> **Source data**
╭──
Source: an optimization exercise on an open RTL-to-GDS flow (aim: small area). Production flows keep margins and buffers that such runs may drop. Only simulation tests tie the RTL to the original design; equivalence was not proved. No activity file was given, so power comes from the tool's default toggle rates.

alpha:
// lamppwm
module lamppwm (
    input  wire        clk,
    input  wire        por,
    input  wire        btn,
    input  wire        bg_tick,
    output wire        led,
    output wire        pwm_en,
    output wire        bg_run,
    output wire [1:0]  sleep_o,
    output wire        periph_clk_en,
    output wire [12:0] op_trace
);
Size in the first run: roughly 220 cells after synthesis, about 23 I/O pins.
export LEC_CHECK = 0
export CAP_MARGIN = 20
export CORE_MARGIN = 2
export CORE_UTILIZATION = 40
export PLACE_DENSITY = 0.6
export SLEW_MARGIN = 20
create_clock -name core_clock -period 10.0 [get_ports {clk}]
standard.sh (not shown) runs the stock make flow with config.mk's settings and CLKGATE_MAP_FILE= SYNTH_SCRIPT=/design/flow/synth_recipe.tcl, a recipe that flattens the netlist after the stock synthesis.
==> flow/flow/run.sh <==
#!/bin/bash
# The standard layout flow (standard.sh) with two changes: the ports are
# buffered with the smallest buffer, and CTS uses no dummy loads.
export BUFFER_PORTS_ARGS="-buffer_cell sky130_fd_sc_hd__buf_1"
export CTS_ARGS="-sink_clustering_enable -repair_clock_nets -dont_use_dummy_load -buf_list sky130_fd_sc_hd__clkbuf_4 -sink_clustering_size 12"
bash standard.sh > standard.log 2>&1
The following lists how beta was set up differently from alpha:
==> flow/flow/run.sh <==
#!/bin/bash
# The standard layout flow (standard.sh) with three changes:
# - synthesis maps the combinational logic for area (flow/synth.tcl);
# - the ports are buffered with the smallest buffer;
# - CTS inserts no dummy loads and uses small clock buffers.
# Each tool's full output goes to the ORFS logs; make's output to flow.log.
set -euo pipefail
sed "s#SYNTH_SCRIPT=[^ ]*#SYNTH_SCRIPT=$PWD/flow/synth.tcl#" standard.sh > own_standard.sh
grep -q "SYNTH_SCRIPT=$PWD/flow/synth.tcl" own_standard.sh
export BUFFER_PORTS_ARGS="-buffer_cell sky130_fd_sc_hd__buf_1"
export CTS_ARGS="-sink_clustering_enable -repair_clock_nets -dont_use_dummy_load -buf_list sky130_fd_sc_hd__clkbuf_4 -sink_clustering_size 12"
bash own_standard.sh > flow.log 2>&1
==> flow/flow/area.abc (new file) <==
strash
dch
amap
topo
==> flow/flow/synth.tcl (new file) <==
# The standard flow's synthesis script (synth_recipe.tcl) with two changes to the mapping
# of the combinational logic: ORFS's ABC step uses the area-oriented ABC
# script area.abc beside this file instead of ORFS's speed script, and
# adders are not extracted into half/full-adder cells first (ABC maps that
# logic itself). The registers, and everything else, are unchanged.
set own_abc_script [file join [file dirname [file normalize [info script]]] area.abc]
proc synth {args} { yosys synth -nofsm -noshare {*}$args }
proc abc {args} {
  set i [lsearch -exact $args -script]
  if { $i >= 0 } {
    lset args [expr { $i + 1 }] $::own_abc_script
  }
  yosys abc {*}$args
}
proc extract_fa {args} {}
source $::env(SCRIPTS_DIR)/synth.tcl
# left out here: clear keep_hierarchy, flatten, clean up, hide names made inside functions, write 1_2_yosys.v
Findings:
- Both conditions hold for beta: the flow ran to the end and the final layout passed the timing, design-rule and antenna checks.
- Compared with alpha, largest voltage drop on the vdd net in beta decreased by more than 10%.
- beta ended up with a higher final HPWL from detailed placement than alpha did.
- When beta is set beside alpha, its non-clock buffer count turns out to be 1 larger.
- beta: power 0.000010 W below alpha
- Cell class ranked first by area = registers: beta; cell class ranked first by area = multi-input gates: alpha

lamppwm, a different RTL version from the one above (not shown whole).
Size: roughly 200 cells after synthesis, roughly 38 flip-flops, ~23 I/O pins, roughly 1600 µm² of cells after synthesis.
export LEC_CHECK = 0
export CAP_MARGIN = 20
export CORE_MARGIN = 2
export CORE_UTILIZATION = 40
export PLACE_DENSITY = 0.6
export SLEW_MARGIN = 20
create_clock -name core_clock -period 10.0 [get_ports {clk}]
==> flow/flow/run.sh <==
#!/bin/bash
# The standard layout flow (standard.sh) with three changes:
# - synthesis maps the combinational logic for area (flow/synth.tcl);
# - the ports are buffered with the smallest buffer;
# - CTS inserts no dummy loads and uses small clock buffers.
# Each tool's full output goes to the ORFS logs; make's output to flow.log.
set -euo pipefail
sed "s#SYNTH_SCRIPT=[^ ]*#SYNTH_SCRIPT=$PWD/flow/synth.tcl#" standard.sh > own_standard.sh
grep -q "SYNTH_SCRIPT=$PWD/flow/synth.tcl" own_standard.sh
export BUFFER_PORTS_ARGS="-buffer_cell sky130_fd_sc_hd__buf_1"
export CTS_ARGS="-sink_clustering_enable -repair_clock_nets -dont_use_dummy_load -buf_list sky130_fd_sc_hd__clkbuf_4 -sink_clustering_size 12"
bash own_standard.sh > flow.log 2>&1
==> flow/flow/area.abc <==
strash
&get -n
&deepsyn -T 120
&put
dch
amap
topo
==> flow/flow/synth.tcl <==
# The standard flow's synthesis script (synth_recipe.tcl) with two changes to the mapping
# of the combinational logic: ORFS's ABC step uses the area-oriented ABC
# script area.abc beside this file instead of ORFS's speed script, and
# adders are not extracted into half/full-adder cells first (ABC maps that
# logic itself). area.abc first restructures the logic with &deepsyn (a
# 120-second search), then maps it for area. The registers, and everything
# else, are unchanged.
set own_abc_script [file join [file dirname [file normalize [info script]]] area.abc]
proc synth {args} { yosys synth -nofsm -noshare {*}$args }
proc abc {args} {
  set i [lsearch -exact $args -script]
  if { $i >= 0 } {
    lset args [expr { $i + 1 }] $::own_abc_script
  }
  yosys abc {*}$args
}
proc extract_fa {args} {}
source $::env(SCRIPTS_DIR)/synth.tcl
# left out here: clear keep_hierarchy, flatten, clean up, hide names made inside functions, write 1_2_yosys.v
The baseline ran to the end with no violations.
╰──
> **Prompt**
Within the entries above, find every line where the string "everything" occurs, and copy it.

> **Result**
# logic itself). The registers, and everything else, are unchanged.
# 120-second search), then maps it for area. The registers, and everything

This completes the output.